Ante la amenaza existencial que la guerra de Israel contra Gaza representa para su imagen, cabría esperar que los liberales occidentales consideraran el argumento central de El Akkad. Y, sin embargo, más allá de las facciones ideológicas proisraelíes que se aferran al dogma por encima de la verdad, es más probable que quienes se autodenominan progresistas reconozcan la injusticia del pasado solo cuando ya no se puede hacer nada para cambiarla, cuando lo máximo que pueden hacer es encogerse de hombros con cansancio: «Es lo que es» o «No teníamos otra opción».
“Una diferencia notable entre el conservador occidental moderno y su contraparte liberal”, escribe, “es que el primero firmará alegremente su nombre en el costado de la bomba, mientras que el segundo simplemente la inicializará tímidamente”.
El Akkad insiste en destacar el grito silencioso de quienes no pueden, o no quieren, hacerse a un lado; quienes sienten un malestar visceral al pensar en cómo se enmarcarán las cosas retrospectivamente. Pero también insiste en la esperanza de que, de las brasas ocultas en las ruinas y el trauma, algún día surja una humanidad de la que no nos avergoncemos de formar parte.

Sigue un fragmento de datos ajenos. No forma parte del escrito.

`src/rtl/mem_swap_seq_if.sv`:
```
// Bundles the host access port and the operation handshake of mem_swap_seq.
// Ports: wr_* host write, rd_* registered host read, start/mode/addr_a/addr_b
// request, ready/busy/done/err status, swap_cnt exchange counter.
interface mem_swap_seq_if #(
   parameter int WIDTH = 8,
   parameter int AW    = 4
);
   logic             wr_en;
   logic [AW-1:0]    wr_addr;
   logic [WIDTH-1:0] wr_data;
   logic [AW-1:0]    rd_addr;
   logic [WIDTH-1:0] rd_data;
   logic             start;
   logic             mode;
   logic [AW-1:0]    addr_a;
   logic [AW-1:0]    addr_b;
   logic             ready;
   logic             busy;
   logic             done;
   logic             err;
   logic [15:0]      swap_cnt;

   // Host side: drives requests, observes status.
   modport master (
      output wr_en, wr_addr, wr_data, rd_addr, start, mode, addr_a, addr_b,
      input  rd_data, ready, busy, done, err, swap_cnt
   );

   // Sequencer side.
   modport slave (
      input  wr_en, wr_addr, wr_data, rd_addr, start, mode, addr_a, addr_b,
      output rd_data, ready, busy, done, err, swap_cnt
   );
endinterface

```
`src/rtl/mem_swap_seq.sv`:
```
// Memory swap sequencer: swaps two words or reverses a range in a DEPTH x WIDTH array.
// Latency: swap done 4 cycles after start, reverse 3P+1; error/empty done next cycle.
// Backpressure: start and host writes accepted only while ready; otherwise dropped.
// Ports: clk, reset (async, active-high), bus (mem_swap_seq_if.slave).
module mem_swap_seq #(
   parameter int WIDTH = 8,
   parameter int DEPTH = 16
) (
   input logic          clk,
   input logic          reset,
   mem_swap_seq_if.slave bus
);
   localparam int AW = $clog2(DEPTH);
   localparam logic [AW:0] DEPTH_W = (AW+1)'(DEPTH);
   localparam logic [AW:0] ONE_W   = (AW+1)'(1);
   localparam logic [AW:0] TWO_W   = (AW+1)'(2);

   typedef enum logic [2:0] {
      S_IDLE,
      S_LOAD,
      S_MOVE,
      S_STORE,
      S_DONE
   } state_t;

   state_t           state_q, state_d;
   logic [AW:0]      lo_q, lo_d;
   logic [AW:0]      hi_q, hi_d;
   logic [WIDTH-1:0] tmp_q, tmp_d;
   logic             op_mode_q, op_mode_d;
   logic             err_q, err_d;
   logic             ready_q, ready_d;
   logic             done_q, done_d;
   logic             err_pls_q, err_pls_d;
   logic [15:0]      swap_cnt_q, swap_cnt_d;
   logic [WIDTH-1:0] rd_data_q, rd_data_d;

   logic [WIDTH-1:0] mem [DEPTH];
   logic             mem_we;
   logic [AW-1:0]    mem_waddr;
   logic [WIDTH-1:0] mem_wdata;

   logic a_ok, b_ok, wr_ok, rd_ok;

   assign a_ok  = {1'b0, bus.addr_a}  < DEPTH_W;
   assign b_ok  = {1'b0, bus.addr_b}  < DEPTH_W;
   assign wr_ok = {1'b0, bus.wr_addr} < DEPTH_W;
   assign rd_ok = {1'b0, bus.rd_addr} < DEPTH_W;

   always_comb begin
      state_d    = state_q;
      lo_d       = lo_q;
      hi_d       = hi_q;
      tmp_d      = tmp_q;
      op_mode_d  = op_mode_q;
      err_d      = err_q;
      swap_cnt_d = swap_cnt_q;
      mem_we     = 1'b0;
      mem_waddr  = '0;
      mem_wdata  = '0;
      rd_data_d  = rd_ok ? mem[bus.rd_addr] : '0;

      case (state_q)
         S_IDLE: begin
            if (bus.wr_en && wr_ok) begin
               mem_we    = 1'b1;
               mem_waddr = bus.wr_addr;
               mem_wdata = bus.wr_data;
            end
            if (bus.start) begin
               op_mode_d = bus.mode;
               lo_d      = {1'b0, bus.addr_a};
               hi_d      = {1'b0, bus.addr_b};
               if (!a_ok || !b_ok) begin
                  err_d   = 1'b1;
                  state_d = S_DONE;
               end else if (bus.mode && (bus.addr_a >= bus.addr_b)) begin
                  state_d = S_DONE;
               end else begin
                  state_d = S_LOAD;
               end
            end
         end
         S_LOAD: begin
            tmp_d   = mem[lo_q[AW-1:0]];
            state_d = S_MOVE;
         end
         S_MOVE: begin
            mem_we    = 1'b1;
            mem_waddr = lo_q[AW-1:0];
            mem_wdata = mem[hi_q[AW-1:0]];
            state_d   = S_STORE;
         end
         S_STORE: begin
            mem_we     = 1'b1;
            mem_waddr  = hi_q[AW-1:0];
            mem_wdata  = tmp_q;
            swap_cnt_d = swap_cnt_q + 16'd1;
            // Another pair remains only if the pointers stay at least one apart
            // after stepping inward; the extra bit keeps lo+2 from wrapping.
            if (op_mode_q && ((lo_q + TWO_W) < hi_q)) begin
               lo_d    = lo_q + ONE_W;
               hi_d    = hi_q - ONE_W;
               state_d = S_LOAD;
            end else begin
               state_d = S_DONE;
            end
         end
         S_DONE: begin
            err_d   = 1'b0;
            state_d = S_IDLE;
         end
         default: state_d = S_IDLE;
      endcase

      // Status outputs are registered from the next state so they line up
      // exactly with the state they describe.
      ready_d   = (state_d == S_IDLE);
      done_d    = (state_d == S_DONE);
      err_pls_d = (state_d == S_DONE) && err_d;
   end

   always_ff @(posedge clk or posedge reset) begin
      if (reset) begin
         state_q    <= S_IDLE;
         lo_q       <= '0;
         hi_q       <= '0;
         tmp_q      <= '0;
         op_mode_q  <= 1'b0;
         err_q      <= 1'b0;
         ready_q    <= 1'b1;
         done_q     <= 1'b0;
         err_pls_q  <= 1'b0;
         swap_cnt_q <= '0;
         rd_data_q  <= '0;
      end else begin
         state_q    <= state_d;
         lo_q       <= lo_d;
         hi_q       <= hi_d;
         tmp_q      <= tmp_d;
         op_mode_q  <= op_mode_d;
         err_q      <= err_d;
         ready_q    <= ready_d;
         done_q     <= done_d;
         err_pls_q  <= err_pls_d;
         swap_cnt_q <= swap_cnt_d;
         rd_data_q  <= rd_data_d;
      end
   end

   // Storage is deliberately not reset: an interrupted operation leaves its
   // partial result in place.
   always_ff @(posedge clk) begin
      if (mem_we && !reset) begin
         mem[mem_waddr] <= mem_wdata;
      end
   end

   assign bus.rd_data  = rd_data_q;
   assign bus.ready    = ready_q;
   assign bus.busy     = ~ready_q;
   assign bus.done     = done_q;
   assign bus.err      = err_pls_q;
   assign bus.swap_cnt = swap_cnt_q;
endmodule
```
`src/flat_wrapper.sv`:
```
// flat-port wrapper written by rule: the top's interface ports become plain ports
module mem_swap_seq_flat 
#(
   parameter int WIDTH = 8,
   parameter int DEPTH = 16
)
  (clk, reset, bus_wr_en, bus_wr_addr, bus_wr_data, bus_rd_addr, bus_start, bus_mode, bus_addr_a, bus_addr_b, bus_rd_data, bus_ready, bus_busy, bus_done, bus_err, bus_swap_cnt);
  mem_swap_seq_if #(.WIDTH(WIDTH)) bus_i ();
  input logic clk;
  input logic reset;
  input wire logic [$bits(bus_i.wr_en)-1:0] bus_wr_en;
  input wire logic [$bits(bus_i.wr_addr)-1:0] bus_wr_addr;
  input wire logic [$bits(bus_i.wr_data)-1:0] bus_wr_data;
  input wire logic [$bits(bus_i.rd_addr)-1:0] bus_rd_addr;
  input wire logic [$bits(bus_i.start)-1:0] bus_start;
  input wire logic [$bits(bus_i.mode)-1:0] bus_mode;
  input wire logic [$bits(bus_i.addr_a)-1:0] bus_addr_a;
  input wire logic [$bits(bus_i.addr_b)-1:0] bus_addr_b;
  output wire logic [$bits(bus_i.rd_data)-1:0] bus_rd_data;
  output wire logic [$bits(bus_i.ready)-1:0] bus_ready;
  output wire logic [$bits(bus_i.busy)-1:0] bus_busy;
  output wire logic [$bits(bus_i.done)-1:0] bus_done;
  output wire logic [$bits(bus_i.err)-1:0] bus_err;
  output wire logic [$bits(bus_i.swap_cnt)-1:0] bus_swap_cnt;
  assign bus_i.wr_en = bus_wr_en;
  assign bus_i.wr_addr = bus_wr_addr;
  assign bus_i.wr_data = bus_wr_data;
  assign bus_i.rd_addr = bus_rd_addr;
  assign bus_i.start = bus_start;
  assign bus_i.mode = bus_mode;
  assign bus_i.addr_a = bus_addr_a;
  assign bus_i.addr_b = bus_addr_b;
  assign bus_rd_data = bus_i.rd_data;
  assign bus_ready = bus_i.ready;
  assign bus_busy = bus_i.busy;
  assign bus_done = bus_i.done;
  assign bus_err = bus_i.err;
  assign bus_swap_cnt = bus_i.swap_cnt;
  mem_swap_seq #(.WIDTH(WIDTH), .DEPTH(DEPTH)) u_core (.clk(clk), .reset(reset), .bus(bus_i));
endmodule
```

Por ahora, hay buenas razones para no cooperar con los santurrones. «Cada descarrilamiento de la normalidad importa cuando lo que se está volviendo normal es un genocidio», escribe El Akkad. «Cada pequeño acto de resistencia entrena el músculo que lo hace, de la misma manera que apartar la mirada del horror fortalece ese músculo en particular, preparándolo para ignorar un horror aún mayor por venir».